続きのシーンはこんな感じなんだが、もっといい感じに著色してくれ。
柳生の歴史の中で、慶長20年(西暦1615年)の大坂夏の陣で、46歳の宗矩が、将軍秀忠の側に詰め、秀忠本陣を襲った大坂方の武者7人余りを、瞬く間に斬り捨てた記録が残っているが、それを上回る18人斬りを見せた宗章は、柳生史上最強の剣豪と呼べるであろう。
中村方の武将にも滝川三九郎という柳生新陰流の達人が居た。武蔵の暴れっぷりを見て、
「お相手つかまつる!」
と、太刀を抜きはらい武蔵の前に立ちふさがった。
「三九郎殿か・・・」
隣で応戦していた宗章が武蔵に言葉を投げかけた。
「その男、気を付けなされい!」
宗章から言われるまでもなく、既に武蔵は感じていた。
(こいつ只者ではない・・・)
滝川三九郎は真田氏と旧知の中で、真田昌幸の娘を嫁に迎え、織田信長の弟、織田長益の推挙によって米子藩主・中村一忠に仕えていた。
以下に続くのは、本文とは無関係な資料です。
==> src/rtl/flseq_pkg.sv <==
package flseq_pkg;

  typedef enum logic [3:0] {
    S_IDLE,
    S_FETCH,
    S_P_SETUP,
    S_P_DATA,
    S_P_WAIT,
    S_P_VCMD,
    S_P_VWAIT,
    S_P_READ,
    S_E_SETUP,
    S_E_CMD,
    S_E_WAIT,
    S_E_VCMD,
    S_E_VWAIT,
    S_E_READ,
    S_RDCMD,
    S_DONE
  } seq_state_t;

  localparam logic [7:0] CMD_READ_ARRAY  = 8'h00;
  localparam logic [7:0] CMD_ERASE_SETUP = 8'h20;
  localparam logic [7:0] CMD_ERASE_GO    = 8'h20;
  localparam logic [7:0] CMD_ERASE_VFY   = 8'hA0;
  localparam logic [7:0] CMD_PROG_SETUP  = 8'h40;
  localparam logic [7:0] CMD_PROG_VFY    = 8'hC0;
  localparam logic [7:0] BYTE_ERASED     = 8'hFF;
  localparam logic [7:0] BYTE_ZERO       = 8'h00;

endpackage

==> src/rtl/flseq_wait_timer.sv <==
module flseq_wait_timer #(
  parameter int CW = 8
) (
  input  logic          clk,
  input  logic          rst_n,
  input  logic          load,
  input  logic [CW-1:0] load_val,
  output logic          expired
);
  logic [CW-1:0] cnt_q;

  always_ff @(posedge clk or negedge rst_n) begin
    if (!rst_n)            cnt_q <= '0;
    else if (load)         cnt_q <= load_val;
    else if (cnt_q != '0)  cnt_q <= cnt_q - 1'b1;
  end

  assign expired = (cnt_q == '0);
endmodule

==> src/rtl/flseq_pulse_ctr.sv <==
module flseq_pulse_ctr #(
  parameter int CW = 10
) (
  input  logic          clk,
  input  logic          rst_n,
  input  logic          clear,
  input  logic          bump,
  output logic [CW-1:0] count
);
  always_ff @(posedge clk or negedge rst_n) begin
    if (!rst_n)     count <= '0;
    else if (clear) count <= '0;
    else if (bump)  count <= count + 1'b1;
  end
endmodule

==> src/rtl/flseq_addr_walk.sv <==
module flseq_addr_walk #(
  parameter int AW = 18
) (
  input  logic          clk,
  input  logic          rst_n,
  input  logic          load,
  input  logic [AW-1:0] base,
  input  logic [AW-1:0] span_m1,
  input  logic          rewind,
  input  logic          step,
  output logic [AW-1:0] cur,
  output logic          last
);
  logic [AW-1:0] base_q, span_q, left_q;

  always_ff @(posedge clk or negedge rst_n) begin
    if (!rst_n) begin
      base_q <= '0;
      span_q <= '0;
      cur    <= '0;
      left_q <= '0;
    end else if (load) begin
      base_q <= base;
      span_q <= span_m1;
      cur    <= base;
      left_q <= span_m1;
    end else if (rewind) begin
      cur    <= base_q;
      left_q <= span_q;
    end else if (step) begin
      cur    <= cur + 1'b1;
      left_q <= left_q - 1'b1;
    end
  end

  assign last = (left_q == '0);
endmodule

==> src/rtl/flash_pe_seq.sv <==
module flash_pe_seq
  import flseq_pkg::*;
#(
  parameter int ADDR_W      = 18,
  parameter int T_PROG_CYC  = 500,
  parameter int T_ERASE_CYC = 500000,
  parameter int T_VFY_CYC   = 300,
  parameter int PROG_MAX    = 25,
  parameter int ERASE_MAX   = 1000
) (
  input  logic              clk,
  input  logic              rst_n,
  input  logic              prog_start,
  input  logic              erase_start,
  input  logic [ADDR_W-1:0] op_addr,
  input  logic [ADDR_W-1:0] op_count_m1,
  input  logic              wr_valid,
  output logic              wr_ready,
  input  logic [7:0]        wr_data,
  output logic [ADDR_W-1:0] fl_addr,
  output logic [7:0]        fl_wdata,
  output logic              fl_we,
  output logic              fl_re,
  input  logic [7:0]        fl_rdata,
  output logic              vpp_en,
  output logic              busy,
  output logic              done,
  output logic              pass,
  output logic [ADDR_W-1:0] fail_addr
);
  localparam int TMAX0 = (T_ERASE_CYC > T_PROG_CYC) ? T_ERASE_CYC : T_PROG_CYC;
  localparam int TMAX  = (TMAX0 > T_VFY_CYC) ? TMAX0 : T_VFY_CYC;
  localparam int TCW   = $clog2(TMAX + 1);
  localparam int PMAX  = (ERASE_MAX > PROG_MAX) ? ERASE_MAX : PROG_MAX;
  localparam int PCW   = $clog2(PMAX + 1);

  localparam logic [TCW-1:0] LD_PROG  = TCW'(T_PROG_CYC - 1);
  localparam logic [TCW-1:0] LD_ERASE = TCW'(T_ERASE_CYC - 1);
  localparam logic [TCW-1:0] LD_VFY   = TCW'(T_VFY_CYC - 1);
  localparam logic [PCW-1:0] PROG_LIM  = PCW'(PROG_MAX);
  localparam logic [PCW-1:0] ERASE_LIM = PCW'(ERASE_MAX);

  seq_state_t st, nxt;
  logic        t_load, t_exp;
  logic [TCW-1:0] t_val;
  logic        p_clr, p_bump;
  logic [PCW-1:0] pulse_count;
  logic        a_load, a_rew, a_step, a_last;
  logic [ADDR_W-1:0] a_cur;
  logic        pre_q, vpp_q, pass_q, give_up;
  logic [7:0]  data_q;
  logic [ADDR_W-1:0] fail_q;
  logic        prog_ok, erase_ok;

  flseq_wait_timer #(.CW(TCW)) u_timer (
    .clk(clk), .rst_n(rst_n), .load(t_load), .load_val(t_val), .expired(t_exp)
  );

  flseq_pulse_ctr #(.CW(PCW)) u_pulses (
    .clk(clk), .rst_n(rst_n), .clear(p_clr), .bump(p_bump), .count(pulse_count)
  );

  flseq_addr_walk #(.AW(ADDR_W)) u_addr (
    .clk(clk), .rst_n(rst_n), .load(a_load), .base(op_addr), .span_m1(op_count_m1),
    .rewind(a_rew), .step(a_step), .cur(a_cur), .last(a_last)
  );

  assign prog_ok  = (fl_rdata == data_q);
  assign erase_ok = (fl_rdata == BYTE_ERASED);

  always_comb begin
    nxt     = st;
    t_load  = 1'b0;
    t_val   = '0;
    p_clr   = 1'b0;
    p_bump  = 1'b0;
    a_load  = 1'b0;
    a_rew   = 1'b0;
    a_step  = 1'b0;
    give_up = 1'b0;
    case (st)
      S_IDLE: begin
        if (prog_start) begin
          nxt = S_FETCH; a_load = 1'b1; p_clr = 1'b1;
        end else if (erase_start) begin
          nxt = S_P_SETUP; a_load = 1'b1; p_clr = 1'b1;
        end
      end
      S_FETCH:   if (wr_valid) nxt = S_P_SETUP;
      S_P_SETUP: nxt = S_P_DATA;
      S_P_DATA: begin
        nxt = S_P_WAIT; t_load = 1'b1; t_val = LD_PROG; p_bump = 1'b1;
      end
      S_P_WAIT:  if (t_exp) nxt = S_P_VCMD;
      S_P_VCMD: begin
        nxt = S_P_VWAIT; t_load = 1'b1; t_val = LD_VFY;
      end
      S_P_VWAIT: if (t_exp) nxt = S_P_READ;
      S_P_READ: begin
        if (prog_ok) begin
          p_clr = 1'b1;
          if (a_last) begin
            if (pre_q) begin nxt = S_E_SETUP; a_rew = 1'b1; end
            else nxt = S_RDCMD;
          end else begin
            a_step = 1'b1;
            nxt    = pre_q ? S_P_SETUP : S_FETCH;
          end
        end else if (pulse_count >= PROG_LIM) begin
          give_up = 1'b1; nxt = S_RDCMD;
        end else begin
          nxt = S_P_SETUP;
        end
      end
      S_E_SETUP: nxt = S_E_CMD;
      S_E_CMD: begin
        nxt = S_E_WAIT; t_load = 1'b1; t_val = LD_ERASE; p_bump = 1'b1;
      end
      S_E_WAIT:  if (t_exp) nxt = S_E_VCMD;
      S_E_VCMD: begin
        nxt = S_E_VWAIT; t_load = 1'b1; t_val = LD_VFY;
      end
      S_E_VWAIT: if (t_exp) nxt = S_E_READ;
      S_E_READ: begin
        if (erase_ok) begin
          p_clr = 1'b1;
          if (a_last) nxt = S_RDCMD;
          else begin a_step = 1'b1; nxt = S_E_VCMD; end
        end else if (pulse_count >= ERASE_LIM) begin
          give_up = 1'b1; nxt = S_RDCMD;
        end else begin
          nxt = S_E_SETUP;
        end
      end
      S_RDCMD: nxt = S_DONE;
      S_DONE:  nxt = S_IDLE;
      default: nxt = S_IDLE;
    endcase
  end

  always_ff @(posedge clk or negedge rst_n) begin
    if (!rst_n) begin
      st     <= S_IDLE;
      pre_q  <= 1'b0;
      vpp_q  <= 1'b0;
      pass_q <= 1'b0;
      data_q <= '0;
      fail_q <= '0;
    end else begin
      st <= nxt;
      if (st == S_IDLE && (prog_start || erase_start)) begin
        vpp_q  <= 1'b1;
        pass_q <= 1'b1;
        fail_q <= '0;
        pre_q  <= !prog_start;
        data_q <= BYTE_ZERO;
      end
      if (st == S_FETCH && wr_valid) data_q <= wr_data;
      if (st == S_P_READ && nxt == S_E_SETUP) pre_q <= 1'b0;
      if (give_up) begin
        pass_q <= 1'b0;
        fail_q <= a_cur;
      end
      if (st == S_RDCMD) vpp_q <= 1'b0;
    end
  end

  always_comb begin
    fl_we    = 1'b1;
    fl_wdata = CMD_READ_ARRAY;
    case (st)
      S_P_SETUP: fl_wdata = CMD_PROG_SETUP;
      S_P_DATA:  fl_wdata = data_q;
      S_P_VCMD:  fl_wdata = CMD_PROG_VFY;
      S_E_SETUP: fl_wdata = CMD_ERASE_SETUP;
      S_E_CMD:   fl_wdata = CMD_ERASE_GO;
      S_E_VCMD:  fl_wdata = CMD_ERASE_VFY;
      S_RDCMD:   fl_wdata = CMD_READ_ARRAY;
      default:   fl_we    = 1'b0;
    endcase
  end

  assign fl_addr   = a_cur;
  assign fl_re     = (st == S_P_READ) || (st == S_E_READ);
  assign wr_ready  = (st == S_FETCH);
  assign vpp_en    = vpp_q;
  assign busy      = (st != S_IDLE) && (st != S_DONE);
  assign done      = (st == S_DONE);
  assign pass      = pass_q;
  assign fail_addr = fail_q;
endmodule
三九郎は、織田信長の重臣・滝川一益の孫にあたる。歌舞伎者で有名なあの前田慶次もこの滝川一族の出身である。
武蔵と三九郎は互いに間合いをつめ合い、一間をへだててピタリと止まった。(一間=1.8メートル)
相手の初動を利用して攻撃をしてくる柳生の剣を熟知していた武蔵は、安易に剣を打ち込まず、その瞬間をジッと計らっていた。
業を煮やした三九郎が武蔵に上段から打ち込んだ。その剣を受けて止めた武蔵は思った。
(剣を止めてしまえばこっちのもの)
そう、柳生新陰は、流れる剣さばきの中で映える剣。三九郎の剣を力でねじ伏せた武蔵が次の瞬間、攻撃に転じた。
武蔵がはなった一刀が三九郎の左の太股を鋭くえぐった。転倒する三九郎に武蔵は、留めの太刀を振るわなかった。
(殺してしまうには惜しい・・・)
これまでの武蔵はがむしゃらに対戦相手を叩きのめしてきた。三九郎といや、柳生新陰と真剣で太刀を交える中で武蔵の剣術に、変化が起きていた。
それは闘いにおける美学。
男(武士)の美学であった。
「武蔵、成長したな」
宗章の顔が真兵衛の顔とかぶって武蔵の眼には映った。
今、武蔵に見えているのは宗章の姿だが、武蔵の心に観えているのは真兵衛の姿だった。
宗章は、用意した全ての刀の刃が毀れると従者の森池五郎八と敵中へ突っ込んでいった。既に満身創痍の身でありながらも最期は中村方の家臣、藤井助兵衛と戦い壮絶な死を遂げた。
「宗章殿!」
力尽きて仰向けに倒れ、天を仰ぐ宗章に、武蔵が駆け寄る。